心配の中心は、先に話す
「ちょっと話す時間ある?」
「出かけますけど、少しだけなら大丈夫です」
「じゃあ、帰ってから」
「どんなことですか?」
「大したことじゃないんだけど」
入社7年め、てきぱきと仕事をこなすようになった女性営業Mさん。夕方に時間をとってもらうことにした。
人事評価のフィードバックがおわったばかり。さきほど人事部長がきて「申し訳ない」という。何事かとおもえば、Mさんの賞与計算がまちがっていた、フィードバックは済んだかと聞く。終わっていると答えると、5万円ほど多かったので訂正してくれという。
またか。まちがったのはそっちだから、自分でやれよな。いやなら、そのままにしておけばいいじゃない。
そんな話を彼女に伝えるつもりだったが、長くなったらわるいので夕方にした。それが彼女に迷惑をかけてしまった。
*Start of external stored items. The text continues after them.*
--- /design/flow/run.sh ---
#!/bin/bash
# OpenROAD 26Q1-2900-gdf79404cd8, Yosys 0.63+post, stock flow scripts
make -C /OpenROAD-flow-scripts/flow DESIGN_CONFIG=/design/flow/config.mk WORK_HOME=/design/flow/orfs finish
--- /design/flow/config.mk ---
export PLATFORM = sky130hd
export DESIGN_NAME = i2s_wb_if
export DESIGN_NICKNAME = i2s_wb_if
export VERILOG_FILES = /design/flow/design.v
export SDC_FILE = /design/flow/constraint.sdc
export NUM_CORES = 4
export LEC_CHECK = 1
export CORE_AREA = 10 10 112 112
export DIE_AREA = 0 0 122 122
--- /design/flow/constraint.sdc ---
current_design i2s_wb_if

set clk_period 10.5
set clk_io_pct 0.2

create_clock -name clk0 -period $clk_period [get_ports {wb_clk}]

set non_clock_inputs [all_inputs -no_clocks]
set_input_delay [expr $clk_period * $clk_io_pct] -clock clk0 $non_clock_inputs
set_output_delay [expr $clk_period * $clk_io_pct] -clock clk0 [all_outputs]
--- /design/flow/design.v ---
module i2s_wb_if #(
	parameter WB_AW = 32,
	parameter WB_DW = 32
)(
	input			rst,
	input			wb_clk,
	input [WB_AW-1:0]	wb_adr_i,
	input [WB_DW-1:0]	wb_dat_i,
	input [WB_DW/8-1:0]	wb_sel_i,
	input			wb_we_i ,
	input			wb_cyc_i,
	input			wb_stb_i,
	input [2:0]		wb_cti_i,
	input [1:0]		wb_bte_i,
	output [WB_DW-1:0]	wb_dat_o,
	output reg		wb_ack_o,
	output			wb_err_o,
	output			wb_rty_o,
	output reg [WB_DW-1:0]	prescaler
);
assign wb_err_o = 0;
assign wb_rty_o = 0;
assign wb_dat_o = wb_adr_i[5:2] == 0 ? prescaler : 0;
always @(posedge wb_clk) begin
	if (wb_ack_o & wb_we_i) begin
		case (wb_adr_i[5:2])
			0: prescaler <= wb_dat_i;
		endcase
	end
	if (rst)
		prescaler <= 0;
end
always @(posedge wb_clk)
	if (rst)
		wb_ack_o <= 0;
	else
		wb_ack_o <= wb_cyc_i & wb_stb_i & !wb_ack_o;
endmodule
==> flow_summary.json <==
{
  "status": "finished, final reports clean",
  "finalCoreUtilization_pct": 29.22,
  "cp_max_fo": 33,
  "ys_area_um2": 1748,
  "synth_cells": 182,
  "rrSetupSlack_ns": 8.96,
  "critPathCaptureType": "primary output",
  "finalPower_mw": 0.2791,
  "antennaDiodeCount": 0,
  "synth.distinct_cells": 14,
  "yosysWarnings": 1,
  "rsz0062_at_grt": "no",
  "top_area_share_pct": 37.80,
  "track_usage_pct": 6.865,
  "hold_class": "flop to flop",
  "simple_gate_share_pct": 36.58,
  "synth-edff-count": 0,
  "synthXorXnorAreaFrac_pct": 0,
  "die_x_um": 122,
  "ff_type": "dfxtp_1",
  "ios": 145,
  "maxCapViolCount": 0,
  "clock-root-buffer": "clkbuf_8",
  "post-route-period-util_pct": 56.46,
  "post_synth_ao_oa_area_fraction_pct": 0,
  "final_layout_size_suffix_gt1_share_pct": 4.947,
  "drv_slew": 0,
  "hold_depth": 1,
  "synth_adder_area_share_pct": 0,
  "route.detailed.drc": 0,
  "top_cells_by_count": "64 x nand2b_1, 33 x dfxtp_1, 32 x mux2i_1, 30 x and2_1, 10 x clkbuf_1",
  "clock-sinks": 33,
  "p_leak_nw": 1.007,
  "antenna_found_initial": 0,
  "synthArstFlopShare_pct": 0,
  "finalSetupTns_ns": 0,
  "ant_nets": 0,
  "crit_type": "primary input to primary output",
  "synth_seq_share_pct": 37.80,
  "cts_setup_buffers": 0,
  "clock_latency_ns": 0.28,
  "syn_area_per_cell_um2": 9.604,
  "irDropWorstVdd_v": 0.00006310,
  "drt_iter0_drc": 108,
  "fill_cells": 1056,
  "wirelength_um": 5340,
  "ys_cells": 182,
  "dr_total_vias": 1490,
  "io_buffers": 105,
  "skew_ns": 0.005231,
  "mux_share_pct": 18.32,
  "htree_levels": 2,
  "die_area_um2": 14880,
  "min_period_ns": 5.928,
  "pwr_density_cell_nw_per_um2": 93.37,
  "drt-pass1-iter-count": 3,
  "initial_core_util_pct": 17.08,
  "avgViaCountPerCell": 3.556,
  "cts_made_buffers": 5,
  "core_um2": 10230,
  "clk_path_buf_depth": 2,
  "die_h_um": 122,
  "grt-ovfl-total": 0,
  "hpwl_um": 4080,
  "routabilityCongestion": 0.7304,
  "synth.area.top_cells": "dfxtp_1 38%, nand2b_1 23%, mux2i_1 18%, and2_1 11%, buf_12 3.4%",
  "finalHoldViolCount": 0,
  "fmax_mhz": 168.7,
  "critPathLaunchType": "primary input",
  "area_delta_synth_final_pct": 71.01,
  "grt_pass1_wl_um": 8314,
  "ys_top_logic_family": "simple AND/OR/NAND/NOR gates",
  "cts_tree": "yes",
  "clk_pin_slew_ns": 0.07,
  "fin_area_um2": 2989,
  "syn_area_um2": 1748,
  "tool_warnings": 62,
  "grt_max_degree": 66,
  "cts_resized": 0,
  "synth_flops": 33,
  "rows": 37,
  "grt_pass1_vias": 1494,
  "arrival_ns": 3.83,
  "finalSetupViolCount": 0,
  "critical_path_required_ns": 8.40,
  "wl_per_cell_um": 12.74,
  "dpl_cell_area_um2": 2873,
  "worstRegToRegCells": 3,
  "cts_hold_buf": 0,
  "synth_top_cell_by_count": "nand2b_1",
  "synth_area_leader_cell": "dfxtp_1"
}
==> worst paths after layout <==
| path | startpoint | endpoint |
|---|---|---|
| worst min-delay path | wb_ack_o$_SDFF_PP0_ | wb_ack_o$_SDFF_PP0_ |
| worst min register to register | wb_ack_o$_SDFF_PP0_ | wb_ack_o$_SDFF_PP0_ |
| worst max register to register | wb_ack_o$_SDFF_PP0_ | prescaler[8]$_SDFFE_PP0P_ |
| worst max-delay path | wb_adr_i[3] | wb_dat_o[15] |
==> report_power, final <==
| part | internal (mW) | switching, mW | total, mW |
|---|---|---|---|
| registers | 0.125 | 0.000277 | 0.126 |
| logic | 0.0194 | 0.00786 | 0.0273 |
| clock network | 0.0774 | 0.0486 | 0.126 |
| total | 0.222 | 0.0567 | 0.279 |
==> placed cells by master, fill, tap and decap left out <==
cell type and instances:
clkbuf_8 6, and2_1 30, clkdlybuf4s50_1 105, bufinv_16 1, nand2_1 1, buf_4 3, mux2i_1 32, and3_2 1
and2_2 2, clkbuf_1 1, nor3_1 1, conb_1 2, nand2b_1 64, nor4_4 1, dfxtp_1 33
==> logic make-up (layout without fill, tap and decap cells) <==
group	count (synthesis)	after routing
and+or+nand+nor	100	100
muxes	32	32
other	1	2
buffers and inverters	16	116
DFF	33	33
==> critical path, stage by stage <==
cell and delay (ns):
clkdlybuf4s50_1 0.44, nor4_4 0.27, buf_4 0.32, and2_1 0.18, clkdlybuf4s50_1 0.50
==> metal layers <==
metal  global-route usage, %  wire [um]
met1                   8.643       2198
met2                   12.11       2754
met3                   1.315        313
met5                       0          0
met4                   1.043         74
==> cell type report <==
class / instances / area, um^2 / area share (%)
Clock buffer: 7 / 86.33 / 2.888
Tap cell: 136 / 170.2 / 5.693
Multi-Input combinational cell: 134 / 968.4 / 32.40
Sequential cell: 33 / 660.6 / 22.10
Clock inverter: 1 / 30.03 / 1.005
Timing Repair Buffer: 108 / 1074 / 35.91
==> sequential cells by signal (all words and copies together), names as in the netlist <==
register	cells
wb_ack_o	1
prescaler	32
==> metrics by stage <==
step	hold WS [ns]	std cells	worst slack, ns
final	0.4433	419	4.572
after global routing	0.4961	419	4.463
after CTS	0.4480	419	4.531
after detailed placement	0.4397	411	4.532
after global placement	0.4341	411	4.565
after floorplan	0.3889	183	5.637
帰ってくるなり、何なんですか?という。目に落ち着きがなく、心配そうにみえる。
さてはとおもんばかって、ひとこと。
「転勤じゃないよ」
「?」
「ちがうよ」
「よかったー!ずうーっと、そのことかとばかり思っていたんです」
「しっかり仕事ができるし、海外もいいんじゃない」
「また、そんなことを言わないでくださいよ!」
5万円のことを話すと
「アハハ!どうでもいいです、そんなこと」
笑い泣きの目でした。
心配の中心を察してそれを先に言う。これがいちばん大事だと感じた日でした。